Understanding Sums of Two Dice in Higher GCSE Probability

This question requires analysing the full outcome space of rolling two six-sided dice and identifying which combinations produce a total of 10 or more. Because it involves recognising patterns in sums, listing combinations, and dividing by the total number of outcomes, it fits perfectly into Higher-level GCSE probability. The key idea is that each die roll is independent, meaning the total number of outcomes is found using multiplication: 6 outcomes on the first die multiplied by 6 outcomes on the second die gives 36 possible ordered pairs.

Working with sums of two dice is a common probability task. Some sums occur more frequently than others because more combinations lead to them. For example, a sum of 7 has six combinations, making it the most likely total. In contrast, extreme values like 2 or 12 only have one combination each.

Step-by-Step Breakdown

1. Write out all possible outcomes: there are 36 ordered pairs.
2. List all combinations that give a sum of 10, 11, or 12.
3. Count the number of favourable outcomes.
4. Divide this number by 36 to form the probability.
5. Simplify the resulting fraction if needed.

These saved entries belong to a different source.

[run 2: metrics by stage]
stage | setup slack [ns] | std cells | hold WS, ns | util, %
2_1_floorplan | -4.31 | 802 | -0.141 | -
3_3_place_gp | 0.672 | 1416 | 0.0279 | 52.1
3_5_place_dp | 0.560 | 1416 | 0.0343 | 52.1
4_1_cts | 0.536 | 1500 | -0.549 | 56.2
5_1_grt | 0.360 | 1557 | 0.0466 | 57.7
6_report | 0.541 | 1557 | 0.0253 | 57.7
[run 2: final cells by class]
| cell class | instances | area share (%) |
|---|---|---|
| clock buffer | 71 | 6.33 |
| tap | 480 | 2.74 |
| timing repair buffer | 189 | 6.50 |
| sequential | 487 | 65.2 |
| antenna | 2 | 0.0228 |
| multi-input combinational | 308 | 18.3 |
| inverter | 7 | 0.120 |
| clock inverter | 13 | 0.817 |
File: config.mk
export PLATFORM = sky130hd
export DESIGN_NAME = uart_tx_sched
export DESIGN_NICKNAME = d
export VERILOG_FILES = /design/src/rtl/uart_pkg.sv /design/src/rtl/rr_arbiter.sv /design/src/rtl/uart_tx_sched.sv
export SDC_FILE = /design/constraint.sdc
export NUM_CORES = 1
export LEC_CHECK = 0
export ABC_CLOCK_PERIOD_IN_PS = 5600
export BUFFER_PORTS_ARGS = -buffer_cell sky130_fd_sc_hd__clkbuf_2
export CAP_MARGIN = 20
export CORE_MARGIN = 10
export CORE_UTILIZATION = 45
export DETAILED_ROUTE_END_ITERATION = 16
export PLACE_DENSITY = 0.67
export SYNTH_ARGS = -nofsm -noshare
export SYNTH_HDL_FRONTEND = slang
export SYNTH_HIERARCHICAL = 1
export SYNTH_SLANG_ARGS = --single-unit
File: constraint.sdc
create_clock -name clk -period 5.6 [get_ports clk]
set_input_delay 0.56 -clock clk [delete_from_list [all_inputs] [get_ports clk]]
set_output_delay 0.56 -clock clk [all_outputs]
set_load 0.01 [all_outputs]
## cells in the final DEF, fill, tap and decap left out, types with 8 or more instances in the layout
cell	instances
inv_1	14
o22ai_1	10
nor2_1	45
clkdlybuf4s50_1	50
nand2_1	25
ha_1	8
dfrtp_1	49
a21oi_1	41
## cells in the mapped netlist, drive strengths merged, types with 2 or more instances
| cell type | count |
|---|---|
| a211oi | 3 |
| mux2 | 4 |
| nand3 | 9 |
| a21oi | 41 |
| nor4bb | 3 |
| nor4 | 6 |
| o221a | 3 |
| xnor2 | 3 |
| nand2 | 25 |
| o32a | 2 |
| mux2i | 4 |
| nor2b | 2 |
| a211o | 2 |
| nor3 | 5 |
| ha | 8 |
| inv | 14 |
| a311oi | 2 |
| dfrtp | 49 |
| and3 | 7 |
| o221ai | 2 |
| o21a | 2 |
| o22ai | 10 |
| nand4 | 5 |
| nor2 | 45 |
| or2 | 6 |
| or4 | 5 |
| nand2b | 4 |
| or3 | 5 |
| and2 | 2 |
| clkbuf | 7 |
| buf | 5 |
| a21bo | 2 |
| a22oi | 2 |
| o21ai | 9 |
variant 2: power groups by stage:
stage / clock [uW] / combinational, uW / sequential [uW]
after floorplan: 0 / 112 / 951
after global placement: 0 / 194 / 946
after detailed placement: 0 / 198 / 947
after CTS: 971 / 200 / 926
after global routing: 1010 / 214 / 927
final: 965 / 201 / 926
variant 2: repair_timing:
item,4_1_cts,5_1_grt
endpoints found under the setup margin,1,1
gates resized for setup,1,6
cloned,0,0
**src/rtl/instr_fetch_unit.sv**
```systemverilog
// Fetch stage: drives the ROM address port and buffers {pc, instr} in a FIFO toward decode. Instructions reach decode 2 cycles after issue.
// New fetches stop while buffered plus in-flight entries would exceed FIFO_DEPTH. A redirect flushes all state, and a missing mem_rvalid replays the fetch.
module instr_fetch_unit #(
    parameter logic [31:0] RESET_PC   = 32'h0000_0000,
    parameter int          FIFO_DEPTH = 4
) (
    input  logic        clk,
    input  logic        reset_n,
    output logic [31:0] mem_addr,
    output logic        mem_req,
    input  logic [31:0] mem_rdata,
    input  logic        mem_rvalid,
    input  logic        redirect_valid,
    input  logic [31:0] redirect_pc,
    output logic        inst_valid,
    output logic [31:0] inst_data,
    output logic [31:0] inst_pc,
    input  logic        inst_ready
);

    localparam int            AW      = $clog2(FIFO_DEPTH);
    localparam int            CW      = AW + 1;
    localparam logic [CW:0]   DEPTH_W = (CW + 1)'(FIFO_DEPTH);
    localparam logic [31:0]   NOP     = 32'h0000_0013;

    logic [31:0]   fetch_pc_q, fetch_pc_d;
    logic [31:0]   pend_pc_q, pend_pc_d;
    logic          pending_q, pending_d;
    logic          mem_req_q, mem_req_d;
    logic [AW-1:0] rd_ptr_q, rd_ptr_d;
    logic [AW-1:0] wr_ptr_q, wr_ptr_d;
    logic [CW-1:0] count_q, count_d;
    logic [31:0]   data_q [FIFO_DEPTH];
    logic [31:0]   data_d [FIFO_DEPTH];
    logic [31:0]   pc_q   [FIFO_DEPTH];
    logic [31:0]   pc_d   [FIFO_DEPTH];

    logic          resp_ok, replay, credit, issue, push, pop;
    logic [CW:0]   inflight_now, inflight_next;

    assign inst_valid = (count_q != '0);
    assign inst_data  = data_q[rd_ptr_q];
    assign inst_pc    = pc_q[rd_ptr_q];
    assign mem_addr   = fetch_pc_q;
    assign mem_req    = mem_req_q;

    always_comb begin
        resp_ok      = pending_q && mem_rvalid && !redirect_valid;
        replay       = pending_q && !mem_rvalid && !redirect_valid;
        inflight_now = {1'b0, count_q} + {{CW{1'b0}}, pending_q};
        credit       = inflight_now < DEPTH_W;
        issue        = !redirect_valid && !replay && credit;
        push         = resp_ok;
        pop          = inst_valid && inst_ready && !redirect_valid;

        fetch_pc_d = fetch_pc_q;
        pend_pc_d  = pend_pc_q;
        pending_d  = issue;
        rd_ptr_d   = rd_ptr_q;
        wr_ptr_d   = wr_ptr_q;
        count_d    = count_q;
        data_d     = data_q;
        pc_d       = pc_q;

        if (redirect_valid) begin
            // Flush everything; the response arriving this cycle is dropped.
            fetch_pc_d = redirect_pc & ~32'h3;
            rd_ptr_d   = '0;
            wr_ptr_d   = '0;
            count_d    = '0;
        end else begin
            if (replay) begin
                fetch_pc_d = pend_pc_q;
            end else if (issue) begin
                pend_pc_d  = fetch_pc_q;
                fetch_pc_d = fetch_pc_q + 32'd4;
            end
            if (push) begin
                data_d[wr_ptr_q] = mem_rdata;
                pc_d[wr_ptr_q]   = pend_pc_q;
                wr_ptr_d         = wr_ptr_q + AW'(1);
            end
            if (pop) begin
                rd_ptr_d = rd_ptr_q + AW'(1);
            end
            case ({push, pop})
                2'b10:   count_d = count_q + CW'(1);
                2'b01:   count_d = count_q - CW'(1);
                default: count_d = count_q;
            endcase
        end

        // mem_req anticipates next cycle's credit check; redirect/replay cannot be foreseen.
        inflight_next = {1'b0, count_d} + {{CW{1'b0}}, pending_d};
        mem_req_d     = inflight_next < DEPTH_W;
    end

    always_ff @(posedge clk or negedge reset_n) begin
        if (!reset_n) begin
            fetch_pc_q <= RESET_PC;
            pend_pc_q  <= RESET_PC;
            pending_q  <= 1'b0;
            mem_req_q  <= 1'b0;
            rd_ptr_q   <= '0;
            wr_ptr_q   <= '0;
            count_q    <= '0;
            for (int i = 0; i < FIFO_DEPTH; i++) begin
                data_q[i] <= NOP;
                pc_q[i]   <= 32'h0;
            end
        end else begin
            fetch_pc_q <= fetch_pc_d;
            pend_pc_q  <= pend_pc_d;
            pending_q  <= pending_d;
            mem_req_q  <= mem_req_d;
            rd_ptr_q   <= rd_ptr_d;
            wr_ptr_q   <= wr_ptr_d;
            count_q    <= count_d;
            data_q     <= data_d;
            pc_q       <= pc_d;
        end
    end

endmodule

```
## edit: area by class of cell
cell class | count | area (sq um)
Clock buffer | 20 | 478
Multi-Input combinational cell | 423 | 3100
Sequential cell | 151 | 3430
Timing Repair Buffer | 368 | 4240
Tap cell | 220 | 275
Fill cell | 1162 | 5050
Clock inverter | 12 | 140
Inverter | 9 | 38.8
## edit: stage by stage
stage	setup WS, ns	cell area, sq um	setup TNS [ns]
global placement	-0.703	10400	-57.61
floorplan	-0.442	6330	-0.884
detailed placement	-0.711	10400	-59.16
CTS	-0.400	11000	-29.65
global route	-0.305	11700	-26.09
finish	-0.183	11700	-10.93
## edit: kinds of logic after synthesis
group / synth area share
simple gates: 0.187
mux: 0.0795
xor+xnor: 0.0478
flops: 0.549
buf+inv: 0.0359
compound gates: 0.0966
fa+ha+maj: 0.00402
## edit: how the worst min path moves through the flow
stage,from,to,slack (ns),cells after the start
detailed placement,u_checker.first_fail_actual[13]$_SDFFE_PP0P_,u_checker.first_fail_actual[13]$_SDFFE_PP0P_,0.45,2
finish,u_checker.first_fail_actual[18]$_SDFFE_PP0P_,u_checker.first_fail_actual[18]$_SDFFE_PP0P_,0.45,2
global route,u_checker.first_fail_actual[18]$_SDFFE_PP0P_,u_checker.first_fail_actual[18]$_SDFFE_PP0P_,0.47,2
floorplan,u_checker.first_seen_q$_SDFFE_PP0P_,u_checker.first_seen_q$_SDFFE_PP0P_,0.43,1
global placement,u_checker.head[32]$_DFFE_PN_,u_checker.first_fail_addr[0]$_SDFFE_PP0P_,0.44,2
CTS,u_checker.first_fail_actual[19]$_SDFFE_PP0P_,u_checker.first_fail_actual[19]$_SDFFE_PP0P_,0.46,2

This method ensures accuracy and helps students build strong habits for more complex questions later.

All Combinations Giving Sums ≥ 10

Sum of 10
(4,6), (5,5), (6,4)
These three combinations show that 10 can be formed three different ways.

Sum of 11
(5,6), (6,5)
Only two combinations produce 11.

Sum of 12
(6,6)
This is the only way to make 12.

Adding them together: 3 + 2 + 1 = 6 favourable outcomes.

Why the Probability Is 1/6

Since there are 36 possible outcomes and 6 of them meet the condition, the probability is:

6 ÷ 36 = 1 ÷ 6 = 1/6

This shows that sums of 10 or more appear in about 16.7% of two-dice rolls.

Worked Example 1: Probability of Rolling a Sum of 8

Combinations: (2,6), (3,5), (4,4), (5,3), (6,2). There are 5 favourable outcomes. Probability = 5/36.

Worked Example 2: Probability of Rolling Less Than 5

Totals 2, 3, and 4. This gives combinations: 2: (1,1); 3: (1,2),(2,1); 4: (1,3),(2,2),(3,1). Total favourable = 6. Probability = 6/36 = 1/6.

Worked Example 3: Probability of Getting Doubles

Doubles include (1,1), (2,2), ..., (6,6). That makes 6 favourable outcomes. Probability = 6/36 = 1/6. Notice this matches the same probability as rolling a sum ≥ 10.

Common Mistakes

• Using 12 outcomes instead of 36. This happens when learners incorrectly add 6 + 6 instead of multiplying.
• Missing reversed pairs. For example, (4,6) and (6,4) are both different outcomes.
• Forgetting to include all sums. Some students list only 10 and 11 and forget 12.
• Confusing sums with products or differences. Only totals matter here.

Real-Life Applications

This probability scenario appears in board games, simulations, and decision-making models. Understanding dice sums helps with analysing fairness in games, designing simulations, and interpreting random processes. Many higher-level mathematical and statistical concepts build upon these foundational probability skills.

FAQ

Q: Why do we treat (4,6) and (6,4) separately?
A: Because dice have an order — the first and second roll are independent events.

Q: Can the probability be left as 6/36?
A: Yes, but simplified forms are preferred.

Q: Which sums are least likely?
A: 2 and 12 — each has only one combination.

Study Tip

Create a 6×6 outcome grid whenever solving two-dice problems. It prevents missing combinations and helps you see patterns clearly.